------ Data to use

==> flow/design.v <==
module fp1(sig1, sig2, exp1, exp2, sign1, sign2, signew, expnew, signnew);
input wire [10:0] sig1, sig2; 
input wire [3:0] exp1, exp2;
input wire sign1, sign2;
output wire [21:0] signew;
output wire [4:0] expnew;
output wire signnew;
assign expnew = exp1 + exp2 - 3'b111;
assign signew = sig1 * sig2;
assign signnew = sign1 ^ sign2;
endmodule
module fp2(sig, exp, sign, fp_result, under, over);
input wire [21:0] sig;
input wire [4:0] exp;
input wire sign;
output wire [15:0] fp_result;
output wire under, over;
reg [21:0] tempsig;
reg [4:0] tempexp;
reg underflow;
reg overflow;
always @(*)
begin
	if(sig[20]==1'b0)
		begin
			tempsig = sig >> 1;
			tempexp = exp + 1'b1;
		end
	else 
		begin
			tempsig = sig;
			tempexp = exp;
		end
	if (tempexp > 5'd24) underflow = 1'b1;
	else underflow = 1'b0;
	if (tempexp[4]==1) overflow = 1'b1;
	else overflow =1'b0;
end
assign fp_result = {sign, tempexp[3:0], tempsig[19:9] };
assign under = underflow;
assign over = overflow;
endmodule
module fp_mul(clk, op1, op2, result, under, over);
input wire clk;
input wire [15:0] op1, op2;
output reg [15:0] result;
output reg under, over;
reg [15:0] op1reg, op2reg;
wire [21:0] signew;
wire [4:0] expnew;
wire signnew;
wire [15:0] fp_result;
wire fp_under, fp_over;
always @(posedge clk)
begin
	op1reg <= op1;
	op2reg <= op2;
	result <= fp_result;
	under <= fp_under;
	over <= fp_over;
end
fp1 stage1(.sig1(op1reg[10:0]), .sig2(op2reg[10:0]), .exp1(op1reg[14:11]), .exp2(op2reg[14:11]),
	.sign1(op1reg[15]), .sign2(op2reg[15]), .signew(signew), .expnew(expnew), .signnew(signnew));
fp2 stage2(.sig(signew), .exp(expnew), .sign(signnew), .fp_result(fp_result), .under(fp_under), .over(fp_over));
endmodule
==> flow/config.mk <==
export PLATFORM = sky130hd
export DESIGN_NAME = fp_mul
export DESIGN_NICKNAME = fp_mul
export VERILOG_FILES = /design/flow/design.v
export SDC_FILE = /design/flow/constraint.sdc
export NUM_CORES = 4
export LEC_CHECK = 0
export CAP_MARGIN = 5
export CORE_MARGIN = 2
export CORE_UTILIZATION = 68
export PLACE_DENSITY = 0.67
export SETUP_SLACK_MARGIN = 1.02
export SLEW_MARGIN = 20
==> flow/constraint.sdc <==
create_clock -name core_clock -period 3.9 [get_ports {clk}]
set_input_delay 0.7800 -clock core_clock [delete_from_list [all_inputs] [get_ports {clk}]]
set_output_delay 0.7800 -clock core_clock [all_outputs]
set_load 0.01 [all_outputs]
run.sh (not shown) runs the stock make flow with config.mk's settings and CLKGATE_MAP_FILE=.
The first run failed in global routing (5_1_grt).
==> next run, changes <==
==> flow/config.mk (replaced) <==
export PLATFORM = sky130hd
export DESIGN_NAME = fp_mul
export DESIGN_NICKNAME = fp_mul
export VERILOG_FILES = /design/flow/design.v
export SDC_FILE = /design/flow/constraint.sdc
export NUM_CORES = 4
export LEC_CHECK = 0
export CAP_MARGIN = 20
export CORE_MARGIN = 2
export CORE_UTILIZATION = 25
export SLEW_MARGIN = 20
==> flow/constraint.sdc (replaced) <==
create_clock -name core_clock -period 5.15 [get_ports {clk}]
set_input_delay 1.0300 -clock core_clock [delete_from_list [all_inputs] [get_ports {clk}]]
set_output_delay 1.0300 -clock core_clock [all_outputs]
set_load 0.01 [all_outputs]
What happened: With this change the flow passed the timing, design-rule and antenna checks. Synthesized cell count stays the same. Die area goes up to 2.6 times its value. Synthesized area does not change.
==> next run, changes <==
--- a/flow/config.mk
+++ b/flow/config.mk
@@ -6,6 +6,9 @@
 export NUM_CORES = 4
 export LEC_CHECK = 0
+export ABC_AREA = 1
 export CAP_MARGIN = 20
 export CORE_MARGIN = 2
-export CORE_UTILIZATION = 25
+export CORE_UTILIZATION = 71
+export CTS_CLUSTER_DIAMETER = 199
+export CTS_CLUSTER_SIZE = 35
 export SLEW_MARGIN = 20
==> flow/constraint.sdc (replaced) <==
create_clock -name core_clock -period 4.96 [get_ports {clk}]
set_input_delay 0.9920 -clock core_clock [delete_from_list [all_inputs] [get_ports {clk}]]
set_output_delay 0.9920 -clock core_clock [all_outputs]
set_load 0.01 [all_outputs]
After rerunning: Register-to-register slack loses 0.11 ns; flip-flop count does not change; non-clock buffer count falls by 24; cell count falls by 1.5%; clock skew rises by 0.0035 ns.
==> next run, changes <==
--- a/flow/config.mk
+++ b/flow/config.mk
@@ -9,6 +9,5 @@
 export CAP_MARGIN = 20
 export CORE_MARGIN = 2
-export CORE_UTILIZATION = 71
-export CTS_CLUSTER_DIAMETER = 199
-export CTS_CLUSTER_SIZE = 35
+export CORE_UTILIZATION = 72
+export CTS_CLUSTER_SIZE = 98
 export SLEW_MARGIN = 20
==> flow/constraint.sdc (replaced) <==
create_clock -name core_clock -period 1.59 [get_ports {clk}]
set_input_delay 0.3180 -clock core_clock [delete_from_list [all_inputs] [get_ports {clk}]]
set_output_delay 0.3180 -clock core_clock [all_outputs]
set_load 0.01 [all_outputs]
Outcome: Now the flow failed in clock tree synthesis (4_1_cts); synthesized area is unchanged; die area goes down by 1.3%; synthesized cell count is unchanged.
==> next run, changes <==
--- a/flow/config.mk
+++ b/flow/config.mk
@@ -10,4 +10,4 @@
 export CORE_MARGIN = 2
 export CORE_UTILIZATION = 72
-export CTS_CLUSTER_SIZE = 98
+export CTS_CLUSTER_SIZE = 10
 export SLEW_MARGIN = 20
- The new run died in clock tree synthesis (4_1_cts)
- area after synthesis does not change
- die size stays the same
- synthesized cell count stays the same

---

Setup of run A:
// fp_mul: RTL as listed in full above, without the edits since
clock: 5.3 ns
lec_check: 0
abc_area: 1
cap_margin: 20
core_aspect_ratio: 0.5
core_margin: 10
core_utilization: 53
cts_cluster_diameter: 347
cts_cluster_size: 98
hold_slack_margin: -0.07
setup_slack_margin: -0.21
slew_margin: 20
Every stage of the flow completed for run A, and the final layout passed the timing, design-rule and antenna checks.
The following lists how run B was set up differently from run A:
Settings: CTS_CLUSTER_DIAMETER: 347 -> unset; CORE_UTILIZATION: 53 -> 40; HOLD_SLACK_MARGIN: -0.07 -> unset; CTS_CLUSTER_SIZE: 98 -> unset; CORE_MARGIN: 10 -> 2; SETUP_SLACK_MARGIN: -0.21 -> unset; ABC_AREA: 1 -> unset; CORE_ASPECT_RATIO: 0.5 -> unset; the clock period (ns, I/O delays scaled along): 5.3 -> 5.15.
## What came out
Static leakage delta (run B − run A): favourable. Post-layout minimum cycle time: run B < run A. Sort run B and run A by growth of design area from synthesis to finish, ascending, and run A comes first. Run B ended up with sky130_fd_sc_hd__fa_1 as its slowest cell on the critical path; run A ended up with sky130_fd_sc_hd__dfxtp_1. Against run A, run B comes in 0.49 points lower on fraction of area in registers.
## Diff of input files: run C against run B
Settings: putting CTS_CLUSTER_SIZE at 35 where nothing was set; swapping 40 for 66 in CORE_UTILIZATION; swapping 5.15 for 4.96 in the clock period (ns, I/O delays scaled along).
Notes after the runs:
Finished, but not clean: run C, with negative setup slack.
Of the two candidates, run B has the better final critical-path required period and run C the worse one.
Run C ended up with a higher total wire length after detailed routing than run B did.
Run C vs run B — fmax dropped about 3%.
In the reports for run C and run B, the larger number of gates resized after cts belongs to run C.
Compared with run B, sequential cell area in run C increased slightly.
Looking at cell area after placement, run C sits 0.54% higher than run B does.
| number of detailed-routing iterations run before antenna repair | run C vs run B | 2 higher |
[compare] base=run B new=run C: hold slack now larger, post-route setup TNS now smaller.
Run B reports its beginning of the critical path as op2reg[2] while run C reports op2reg[5].

---

== wip/xenon ==
Starts from the design.v that is shown in full above.
clock: 5.04 ns
lec_check: 0
abc_area: 1
cap_margin: 20
cell_pad_in_sites_detail_placement: 0
core_aspect_ratio: 0.83
core_margin: 10
core_utilization: 39
cts_cluster_diameter: 300
cts_cluster_size: 99
setup_slack_margin: -0.25
slew_margin: 35
tns_end_percent: 70
Every stage of the flow completed for wip/xenon, and the final layout passed the timing, design-rule and antenna checks.
What wip/yarrow does differently from wip/xenon at the input level:
--- a/flow/config.mk
+++ b/flow/config.mk
@@ -8 +7,0 @@
-export ABC_AREA = 1
@@ -12,3 +11,3 @@
-export CORE_MARGIN = 10
-export CORE_UTILIZATION = 39
-export CTS_CLUSTER_DIAMETER = 300
+export CORE_MARGIN = 2
+export CORE_UTILIZATION = 61
+export CTS_CLUSTER_DIAMETER = 43
@@ -16 +14,0 @@
-export SETUP_SLACK_MARGIN = -0.25
### Flow results
Looking at utilization across wip/yarrow and wip/xenon, the one that comes out higher is wip/yarrow. Cmp wip/yarrow vs wip/xenon: required time at the worst-slack endpoint higher in wip/yarrow. Between wip/xenon and wip/yarrow, the flow reports highest ir drop seen on vdd increasing by more than half. wip/yarrow: clock transition at the register clock pins on the worst setup and hold paths after CTS is 30 ps higher than what wip/xenon reported. Of wip/yarrow and wip/xenon, wip/xenon shows the higher count of mapped cells out of synthesis, with wip/yarrow below it. Complete run, failing final checks: wip/yarrow, reason setup timing. In wip/yarrow the die area turned out 10000 um2 lower than in wip/xenon. Compared to wip/xenon, wip/yarrow shows a narrower setup margin.
## Diff of input files: wip/garnet against wip/yarrow
--- a/flow/config.mk
+++ b/flow/config.mk
@@ -7,0 +8 @@
+export ABC_AREA = 1
@@ -11,3 +12,3 @@
-export CORE_MARGIN = 2
-export CORE_UTILIZATION = 61
-export CTS_CLUSTER_DIAMETER = 43
+export CORE_MARGIN = 10
+export CORE_UTILIZATION = 63
+export CTS_CLUSTER_DIAMETER = 300
@@ -14,0 +16 @@
+export SETUP_SLACK_MARGIN = -0.25
### Flow results
- wip/garnet did not stop at any stage, and its layout met the timing, design-rule and antenna checks.
- Via count of the first global-routing pass: higher on wip/garnet
- wip/garnet vs wip/yarrow, path depth of the worst reg2reg path went up by 10%.
- The post-synthesis instance total in wip/yarrow is 0.76 times that in wip/garnet.
- Relative to wip/yarrow, the top achievable clock speed of wip/garnet is higher by 4.2 MHz.
- Floorplan core density on wip/garnet is up relative to wip/yarrow.
Relative to wip/garnet, the following input files were edited for wip/harbor:
--- a/flow/config.mk
+++ b/flow/config.mk
@@ -9 +9 @@
-export CAP_MARGIN = 20
+export CAP_MARGIN = 30
@@ -11,4 +11,5 @@
-export CORE_ASPECT_RATIO = 0.83
-export CORE_MARGIN = 10
-export CORE_UTILIZATION = 63
-export CTS_CLUSTER_DIAMETER = 300
+export CELL_PAD_IN_SITES_GLOBAL_PLACEMENT = 3
+export CORE_ASPECT_RATIO = 1.6
+export CORE_MARGIN = 6
+export CORE_UTILIZATION = 60
+export CTS_CLUSTER_DIAMETER = 226
@@ -16 +17,3 @@
-export SETUP_SLACK_MARGIN = -0.25
+export GPL_TIMING_DRIVEN = 1
+export PLACE_DENSITY_LB_ADDON = 0.22
+export SETUP_SLACK_MARGIN = 0.54
==> comparison <==
wip/harbor: FLW-0024 in 3_1_place_gp_skip_io -> run aborted
Core box area ends up higher on wip/harbor.
Total die size: wip/harbor vs wip/garnet down about 9%
Height of the die ends up higher on wip/harbor.
Between wip/garnet and wip/harbor, the horizontal die dimension is lower for wip/harbor.
From wip/harbor to wip/garnet, Yosys chip area did not move at all.
Comparing wip/harbor against wip/garnet, there is no change at all in synthesized cell area.

---

RTL: the design.v shown in full above, as it stands there.
clock: 5.3 ns
lec_check: 0
cap_margin: 20
cell_pad_in_sites_detail_placement: 2
core_aspect_ratio: 0.64
core_margin: 9
core_utilization: 40
place_density: 0.55
setup_slack_margin: 0.26
slew_margin: 20
tns_end_percent: 95
The starting point finished with setup timing left.
Change:
- ABC_AREA: default -> 1
- CELL_PAD_IN_SITES_DETAIL_PLACEMENT: 2 -> default
- CORE_ASPECT_RATIO: 0.64 -> default
- CORE_MARGIN: 9 -> 2
- CORE_UTILIZATION: 40 -> 71
- PLACE_DENSITY: 0.55 -> default
- SETUP_SLACK_MARGIN: 0.26 -> default
- TNS_END_PERCENT: 95 -> default
- clock period: 5.3 -> 1.59 ns (I/O delays scaled with it)
The changed run never finished: it broke off in clock tree synthesis (DPL-0033).
Die area drops by 51%.
Synthesized cell count is higher by 32%.
Area after synthesis went up by 6.8%.

---

Setup of before:
Starts from the design.v that is shown in full above.
export LEC_CHECK = 0
export CAP_MARGIN = 20
export CELL_PAD_IN_SITES_DETAIL_PLACEMENT = 0
export CORE_ASPECT_RATIO = 0.89
export CORE_MARGIN = 6
export CORE_UTILIZATION = 59
export MAX_ROUTING_LAYER = met5
export MIN_ROUTING_LAYER = met2
export PLACE_DENSITY = 0.55
export SETUP_SLACK_MARGIN = 0.26
export SLEW_MARGIN = 15
export TNS_END_PERCENT = 95
create_clock -name core_clock -period 7.58 [get_ports {clk}]
before finished every step from synthesis to the final layout, and the layout passed the timing, design-rule and antenna checks.
Input changes introduced in after (baseline for comparison: before):
==> flow/config.mk <==
export PLATFORM = sky130hd
export DESIGN_NAME = fp_mul
export DESIGN_NICKNAME = fp_mul
export VERILOG_FILES = /design/flow/design.v
export SDC_FILE = /design/flow/constraint.sdc
export NUM_CORES = 4
export LEC_CHECK = 0
export CAP_MARGIN = 20
export CORE_MARGIN = 2
export CORE_UTILIZATION = 58
export SETUP_SLACK_MARGIN = 1.02
export SLEW_MARGIN = 20
==> flow/constraint.sdc <==
create_clock -name core_clock -period 3.9 [get_ports {clk}]
set_input_delay 0.7800 -clock core_clock [delete_from_list [all_inputs] [get_ports {clk}]]
set_output_delay 0.7800 -clock core_clock [all_outputs]
set_load 0.01 [all_outputs]
after finished every stage; the final checks, however, were not passed, the failures being negative setup slack. Re sequential portion of the cell area: after is 2.2 points down on before. Register-to-register slack: after vs before down 2540 ps. Setup WNS before -> after: worse. Comparing after against before, there is no change at all in adder-cell area share of the yosys netlist. Between before and after, the post-route cell area is higher for after. before ended up with fewer cell instances than after did. In the flow results for before and after, the non-clock buffer count is larger on after.

---

RTL: the design.v shown in full above, as it stands there.
clock: 4.82 ns
lec_check: 0
abc_area: 1
cap_margin: 20
core_margin: 2
core_utilization: 72
cts_cluster_size: 100
slew_margin: 20
The starting point completed and failed the layout checks on negative setup slack.
Edit:
- ABC_AREA: 1 -> not set
- CORE_UTILIZATION: 72 -> 40
- CTS_CLUSTER_SIZE: 100 -> not set
- clock period: 4.82 -> 5.3 ns (I/O delays scaled with it)
Result:
- With this change the flow went through all stages and came out clean
- clock power rises by a quarter to a third
- area after synthesis goes down by a few percent
- final area falls by a few percent
- worst hold slack degrades by 0.020 ns
- critical path depth goes down by 6
- clock skew hardly moves
Edit:
- CAP_MARGIN: 20 -> 5
- CELL_PAD_IN_SITES_DETAIL_PLACEMENT: not set -> 1
- CORE_ASPECT_RATIO: not set -> 1.66
- CORE_MARGIN: 2 -> 8
- CORE_UTILIZATION: 40 -> 44
- CTS_CLUSTER_DIAMETER: not set -> 166
- MIN_ROUTING_LAYER: not set -> met2
- PLACE_DENSITY_LB_ADDON: not set -> 0.21
- SLEW_MARGIN: 20 -> 35
- TNS_END_PERCENT: not set -> 75
Outcome: Now the flow reached the layout checks and failed them: negative setup slack; critical path depth grows by 1; area after synthesis does not change; total power is higher by 27%; worst hold slack improves by 0.025 ns; flip-flop count stays the same.
Edit:
- ABC_AREA: not set -> 1
- CAP_MARGIN: 5 -> 20
- CELL_PAD_IN_SITES_DETAIL_PLACEMENT: 1 -> not set
- CORE_ASPECT_RATIO: 1.66 -> 0.5
- CORE_MARGIN: 8 -> 2
- CORE_UTILIZATION: 44 -> 47
- CTS_CLUSTER_DIAMETER: 166 -> 347
- CTS_CLUSTER_SIZE: not set -> 98
- HOLD_SLACK_MARGIN: not set -> -0.07
- MIN_ROUTING_LAYER: met2 -> not set
- PLACE_DENSITY: not set -> 0.35
- PLACE_DENSITY_LB_ADDON: 0.21 -> not set
- SETUP_SLACK_MARGIN: not set -> -0.21
- SLEW_MARGIN: 35 -> 20
- TNS_END_PERCENT: 75 -> not set
Outcome: This time the run passed the timing, design-rule and antenna checks; critical path depth came out higher by 3; count of clock-buffer cells in the layout does not change; worst setup slack improves by 0.34 ns; cell area came out lower by a few percent; via count came out lower by a quarter to a third; non-clock buffer count came out lower by 34; register-to-register slack improves by 0.34 ns; total power came out lower by a quarter to a third.
Edit:
- CORE_ASPECT_RATIO: 0.5 -> 1.84
- CORE_UTILIZATION: 47 -> 40
- CTS_CLUSTER_SIZE: 98 -> 20
- PLACE_DENSITY: 0.35 -> not set
After rerunning:
- The new run went through all stages and came out clean
- setup slack improved by 0.039 ns
- fmax grows slightly
- total power grows slightly
- cell area grows slightly
- wire length grows by a little under a tenth
- sequential cell count is unchanged
- die area grows by about a fifth
- non-clock buffer count is unchanged
- clock-buffer cell count does not change
Power is estimated from default activity; no workload was simulated.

------------

Your goal: Nothing but an exact copy of the lines from the first one above through the line holding "output wire signnew;" should be returned.

Exercise answer:
==> flow/design.v <==
module fp1(sig1, sig2, exp1, exp2, sign1, sign2, signew, expnew, signnew);
input wire [10:0] sig1, sig2; 
input wire [3:0] exp1, exp2;
input wire sign1, sign2;
output wire [21:0] signew;
output wire [4:0] expnew;
output wire signnew;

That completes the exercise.